Task directions
Report back each line of the records that contains the string "compared".
[Dataset extract]
<file path="src/sv/va_pkg.sv">
// Shared widths, action codes and controller command types for the voice allocator.
`default_nettype none

package va_pkg;

   localparam int NUM_VOICES_DEF = 16;

   localparam int KEY_W   = 32;
   localparam int PITCH_W = 7;
   localparam int VEL_W   = 16;
   localparam int TIME_W  = 48;
   localparam int SLOT_W  = 4;
   localparam int ACT_W   = 3;

   // A host key of all ones asks for the pitch to be used as the key.
   localparam logic [KEY_W-1:0] KEY_WILD = {KEY_W{1'b1}};

   typedef enum logic [ACT_W-1:0] {
      ACT_NEW       = 3'd0,
      ACT_RETRIGGER = 3'd1,
      ACT_STOLEN    = 3'd2,
      ACT_RELEASED  = 3'd3,
      ACT_NOT_FOUND = 3'd4,
      ACT_REFUSED   = 3'd5
   } action_type;

   typedef enum logic {
      MODE_ON  = 1'b0,
      MODE_OFF = 1'b1
   } mode_type;

   typedef struct packed {
      logic start;
      logic issue;
      logic commit;
   } cmd_type;

   typedef struct packed {
      logic last_addr;
      logic out_free;
   } status_type;

endpackage : va_pkg

`default_nettype wire

</file>
<file path="src/sv/va_ram.sv">
// Generic simple dual-port RAM with one write port and a registered read port.
`default_nettype none

module va_ram #(
   parameter int WIDTH = 8,
   parameter int DEPTH = 16,
   localparam int AW = (DEPTH > 1) ? $clog2(DEPTH) : 1
) (
   input  wire logic             clock,
   input  wire logic             wr_en,
   input  wire logic [AW-1:0]    wr_addr,
   input  wire logic [WIDTH-1:0] wr_data,
   input  wire logic             rd_en,
   input  wire logic [AW-1:0]    rd_addr,
   output logic      [WIDTH-1:0] rd_data
);

   logic [WIDTH-1:0] mem_ff [DEPTH];
   logic [WIDTH-1:0] rd_data_ff;

   always_ff @(posedge clock) begin
      if (wr_en) begin
         mem_ff[wr_addr] <= wr_data;
      end
      if (rd_en) begin
         rd_data_ff <= mem_ff[rd_addr];
      end
   end

   assign rd_data = rd_data_ff;

endmodule : va_ram

`default_nettype wire

</file>
<file path="src/sv/va_ctrl.sv">
// Controller state machine that sequences accept, slot scan, drain and commit.
`default_nettype none

module va_ctrl
   import va_pkg::*;
(
   input  wire logic       clock,
   input  wire logic       reset,
   input  wire logic       req_valid,
   output logic            req_ready,
   input  wire status_type status,
   output cmd_type         cmd
);

   typedef enum logic [3:0] {
      ST_IDLE   = 4'b0001,
      ST_SCAN   = 4'b0010,
      ST_DRAIN  = 4'b0100,
      ST_COMMIT = 4'b1000
   } state_type;

   state_type state_ff, state_in;

   always_comb begin
      state_in   = state_ff;
      cmd        = '0;
      req_ready  = 1'b0;
      case (state_ff)
         ST_IDLE: begin
            req_ready = 1'b1;
            if (req_valid) begin
               cmd.start = 1'b1;
               state_in  = ST_SCAN;
            end
         end
         ST_SCAN: begin
            cmd.issue = 1'b1;
            if (status.last_addr) begin
               state_in = ST_DRAIN;
            end
         end
         ST_DRAIN: begin
            // The last slot read returns this cycle and is compared.
            state_in = ST_COMMIT;
         end
         ST_COMMIT: begin
            if (status.out_free) begin
               cmd.commit = 1'b1;
               state_in   = ST_IDLE;
            end
         end
         default: begin
            state_in = ST_IDLE;
         end
      endcase
   end

   always_ff @(posedge clock) begin
      if (reset) begin
         state_ff <= ST_IDLE;
      end else begin
         state_ff <= state_in;
      end
   end

endmodule : va_ctrl

`default_nettype wire

</file>
<file path="src/sv/va_dpath.sv">
// Datapath: request latch, slot store, scan trackers, decision and result register.
`default_nettype none

module va_dpath
   import va_pkg::*;
#(
   parameter int NUM_VOICES = NUM_VOICES_DEF,
   localparam int IDX_W = (NUM_VOICES > 1) ? $clog2(NUM_VOICES) : 1
) (
   input  wire logic                      clock,
   input  wire logic                      reset,
   input  wire cmd_type                   cmd,
   output status_type                     status,
   input  wire logic                      req_mode,
   input  wire logic signed [KEY_W-1:0]   req_note_key,
   input  wire logic [PITCH_W-1:0]        req_pitch,
   input  wire logic [VEL_W-1:0]          req_velocity,
   input  wire logic [TIME_W-1:0]         req_start_time,
   output logic                           rsp_valid,
   input  wire logic                      rsp_ready,
   output logic [SLOT_W-1:0]              rsp_slot,
   output logic [ACT_W-1:0]               rsp_action,
   output logic signed [KEY_W-1:0]        rsp_resolved_key,
   output logic [PITCH_W-1:0]             rsp_pitch_out,
   output logic [VEL_W-1:0]               rsp_velocity_out
);

   localparam int ENT_W = KEY_W + TIME_W;

   // Latched request.
   logic               mode_ff;
   logic [KEY_W-1:0]   key_ff;
   logic [PITCH_W-1:0] pitch_ff;
   logic [VEL_W-1:0]   vel_ff;
   logic [TIME_W-1:0]  now_ff;

   // Scan address and compare stage.
   logic [IDX_W-1:0]   addr_ff;
   logic               cmp_vld_ff;
   logic [IDX_W-1:0]   cmp_idx_ff;

   // Trackers for the first key match, first free slot and oldest slot.
   logic               hit_vld_ff,  free_vld_ff,  old_vld_ff;
   logic [IDX_W-1:0]   hit_idx_ff,  free_idx_ff,  old_idx_ff;
   logic [TIME_W-1:0]  least_ff;

   logic [NUM_VOICES-1:0] used_ff;

   // Result register.
   logic               rsp_valid_ff;
   logic [SLOT_W-1:0]  rsp_slot_ff;
   action_type         rsp_action_ff;
   logic [KEY_W-1:0]   rsp_key_ff;
   logic [PITCH_W-1:0] rsp_pitch_ff;
   logic [VEL_W-1:0]   rsp_vel_ff;

   logic [ENT_W-1:0]   rd_data;
   logic [KEY_W-1:0]   rd_key;
   logic [TIME_W-1:0]  rd_start;
   logic               cur_used;

   action_type         act;
   logic [IDX_W-1:0]   sel_idx;
   logic               sel_vld;
   logic               wr_en;
   logic [IDX_W+SLOT_W-1:0] slot_ext;

   va_ram #(
      .WIDTH(ENT_W),
      .DEPTH(NUM_VOICES)
   ) u_slot_ram (
      .clock  (clock),
      .wr_en  (wr_en),
      .wr_addr(sel_idx),
      .wr_data({key_ff, now_ff}),
      .rd_en  (cmd.issue),
      .rd_addr(addr_ff),
      .rd_data(rd_data)
   );

   assign rd_key   = rd_data[ENT_W-1:TIME_W];
   assign rd_start = rd_data[TIME_W-1:0];
   assign cur_used = used_ff[cmp_idx_ff];

   assign status = '{last_addr: (addr_ff == IDX_W'(NUM_VOICES - 1)),
                     out_free:  (!rsp_valid_ff || rsp_ready)};

   // Decision once the scan is complete.
   always_comb begin
      act     = ACT_REFUSED;
      sel_idx = '0;
      sel_vld = 1'b0;
      if (mode_ff == MODE_OFF) begin
         if (hit_vld_ff) begin
            act     = ACT_RELEASED;
            sel_idx = hit_idx_ff;
            sel_vld = 1'b1;
         end else begin
            act = ACT_NOT_FOUND;
         end
      end else if (hit_vld_ff) begin
         act     = ACT_RETRIGGER;
         sel_idx = hit_idx_ff;
         sel_vld = 1'b1;
      end else if (free_vld_ff) begin
         act     = ACT_NEW;
         sel_idx = free_idx_ff;
         sel_vld = 1'b1;
      end else if (old_vld_ff) begin
         act     = ACT_STOLEN;
         sel_idx = old_idx_ff;
         sel_vld = 1'b1;
      end
   end

   assign wr_en    = cmd.commit && sel_vld && (mode_ff == MODE_ON);
   assign slot_ext = {{SLOT_W{1'b0}}, sel_idx};

   always_ff @(posedge clock) begin
      if (cmd.start) begin
         mode_ff  <= req_mode;
         pitch_ff <= req_pitch;
         vel_ff   <= req_velocity;
         now_ff   <= req_start_time;
         if (KEY_W'(req_note_key) == KEY_WILD) begin
            key_ff <= KEY_W'(req_pitch);
         end else begin
            key_ff <= KEY_W'(req_note_key);
         end
      end
      if (cmd.start) begin
         least_ff <= req_start_time;
      end else if (cmp_vld_ff && cur_used && (rd_start < least_ff)) begin
         least_ff <= rd_start;
      end
      if (cmd.issue) begin
         cmp_idx_ff <= addr_ff;
      end
      if (cmp_vld_ff) begin
         if (cur_used && (rd_key == key_ff) && !hit_vld_ff) begin
            hit_idx_ff <= cmp_idx_ff;
         end
         if (!cur_used && !free_vld_ff) begin
            free_idx_ff <= cmp_idx_ff;
         end
         if (cur_used && (rd_start < least_ff)) begin
            old_idx_ff <= cmp_idx_ff;
         end
      end
      if (cmd.commit) begin
         rsp_slot_ff   <= sel_vld ? slot_ext[SLOT_W-1:0] : '0;
         rsp_action_ff <= act;
         rsp_key_ff    <= key_ff;
         rsp_pitch_ff  <= pitch_ff;
         rsp_vel_ff    <= wr_en ? vel_ff : '0;
      end
   end

   always_ff @(posedge clock) begin
      if (reset) begin
         addr_ff      <= '0;
         cmp_vld_ff   <= 1'b0;
         hit_vld_ff   <= 1'b0;
         free_vld_ff  <= 1'b0;
         old_vld_ff   <= 1'b0;
         used_ff      <= '0;
         rsp_valid_ff <= 1'b0;
      end else begin
         cmp_vld_ff <= cmd.issue;
         if (cmd.start) begin
            addr_ff     <= '0;
            hit_vld_ff  <= 1'b0;
            free_vld_ff <= 1'b0;
            old_vld_ff  <= 1'b0;
         end else begin
            if (cmd.issue) begin
               addr_ff <= addr_ff + 1'b1;
            end
            if (cmp_vld_ff) begin
               if (cur_used && (rd_key == key_ff)) begin
                  hit_vld_ff <= 1'b1;
               end
               if (!cur_used) begin
                  free_vld_ff <= 1'b1;
               end
               if (cur_used && (rd_start < least_ff)) begin
                  old_vld_ff <= 1'b1;
               end
            end
         end
         if (wr_en && (act == ACT_NEW)) begin
            used_ff[sel_idx] <= 1'b1;
         end
         if (cmd.commit) begin
            rsp_valid_ff <= 1'b1;
         end else if (rsp_ready) begin
            rsp_valid_ff <= 1'b0;
         end
      end
   end

   assign rsp_valid        = rsp_valid_ff;
   assign rsp_slot         = rsp_slot_ff;
   assign rsp_action       = rsp_action_ff;
   assign rsp_resolved_key = signed'(rsp_key_ff);
   assign rsp_pitch_out    = rsp_pitch_ff;
   assign rsp_velocity_out = rsp_vel_ff;

   // A result must never overwrite one that is still waiting to be taken.
   a_commit_free : assert property (@(posedge clock) disable iff (reset)
      cmd.commit |-> (!rsp_valid_ff || rsp_ready))
      else $error("result register overwritten while stalled");

   // A newly allocated slot is marked in use from the next cycle on.
   a_new_marks_used : assert property (@(posedge clock) disable iff (reset)
      (wr_en && (act == ACT_NEW)) |=> used_ff[$past(sel_idx)])
      else $error("new slot not marked in use");

   // Refused and not-found transactions carry slot zero and no velocity.
   a_miss_zero : assert property (@(posedge clock) disable iff (reset)
      (rsp_valid_ff && ((rsp_action_ff == ACT_REFUSED) ||
                        (rsp_action_ff == ACT_NOT_FOUND)))
      |-> ((rsp_slot_ff == '0) && (rsp_vel_ff == '0)))
      else $error("miss result with nonzero slot or velocity");

   // A note-off never changes the occupancy of the slots.
   a_off_keeps_used : assert property (@(posedge clock) disable iff (reset)
      (cmd.commit && (mode_ff == MODE_OFF)) |=> (used_ff == $past(used_ff)))
      else $error("note-off changed slot occupancy");

endmodule : va_dpath

`default_nettype wire

</file>
<file path="src/sv/voice_allocator_oldest_steal.sv">
// Top level of the polyphonic voice allocator with oldest-note stealing.
`default_nettype none

// Each transaction (note-on or note-off) is accepted when the block is idle; the request
// is latched, every slot of the slot RAM is read in turn through its single read port, the
// last slot is compared and the decision is committed. The scan finds the first slot
// holding the key, the first free slot and the oldest slot started strictly before the
// note's time; a present key is retriggered, otherwise a free slot is taken, otherwise the
// oldest is stolen, and with none of these the note-on is refused. A note-off reports the
// slot holding its key as released, or not found. Results sit in an output register, so
// the next request is accepted while a result waits; a commit waits only if the previous
// result has still not been taken. No clearing pass is needed after reset: occupancy
// lives in flip-flops and only the contents of occupied slots are used from the RAM.
module voice_allocator_oldest_steal
   import va_pkg::*;
#(
   parameter int NUM_VOICES = NUM_VOICES_DEF
) (
   input  wire logic                      clock,
   input  wire logic                      reset,
   input  wire logic                      req_valid,
   output logic                           req_ready,
   input  wire logic                      req_mode,
   input  wire logic signed [KEY_W-1:0]   req_note_key,
   input  wire logic [PITCH_W-1:0]        req_pitch,
   input  wire logic [VEL_W-1:0]          req_velocity,
   input  wire logic [TIME_W-1:0]         req_start_time,
   output logic                           rsp_valid,
   input  wire logic                      rsp_ready,
   output logic [SLOT_W-1:0]              rsp_slot,
   output logic [ACT_W-1:0]               rsp_action,
   output logic signed [KEY_W-1:0]        rsp_resolved_key,
   output logic [PITCH_W-1:0]             rsp_pitch_out,
   output logic [VEL_W-1:0]               rsp_velocity_out
);

   cmd_type    cmd;
   status_type status;

   va_ctrl u_ctrl (
      .clock    (clock),
      .reset    (reset),
      .req_valid(req_valid),
      .req_ready(req_ready),
      .status   (status),
      .cmd      (cmd)
   );

   va_dpath #(
      .NUM_VOICES(NUM_VOICES)
   ) u_dpath (
      .clock           (clock),
      .reset           (reset),
      .cmd             (cmd),
      .status          (status),
      .req_mode        (req_mode),
      .req_note_key    (req_note_key),
      .req_pitch       (req_pitch),
      .req_velocity    (req_velocity),
      .req_start_time  (req_start_time),
      .rsp_valid       (rsp_valid),
      .rsp_ready       (rsp_ready),
      .rsp_slot        (rsp_slot),
      .rsp_action      (rsp_action),
      .rsp_resolved_key(rsp_resolved_key),
      .rsp_pitch_out   (rsp_pitch_out),
      .rsp_velocity_out(rsp_velocity_out)
   );

endmodule : voice_allocator_oldest_steal

`default_nettype wire

</file>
[/Dataset extract]
Solution to the problem
            // The last slot read returns this cycle and is compared.
// last slot is compared and the decision is committed. The scan finds the first slot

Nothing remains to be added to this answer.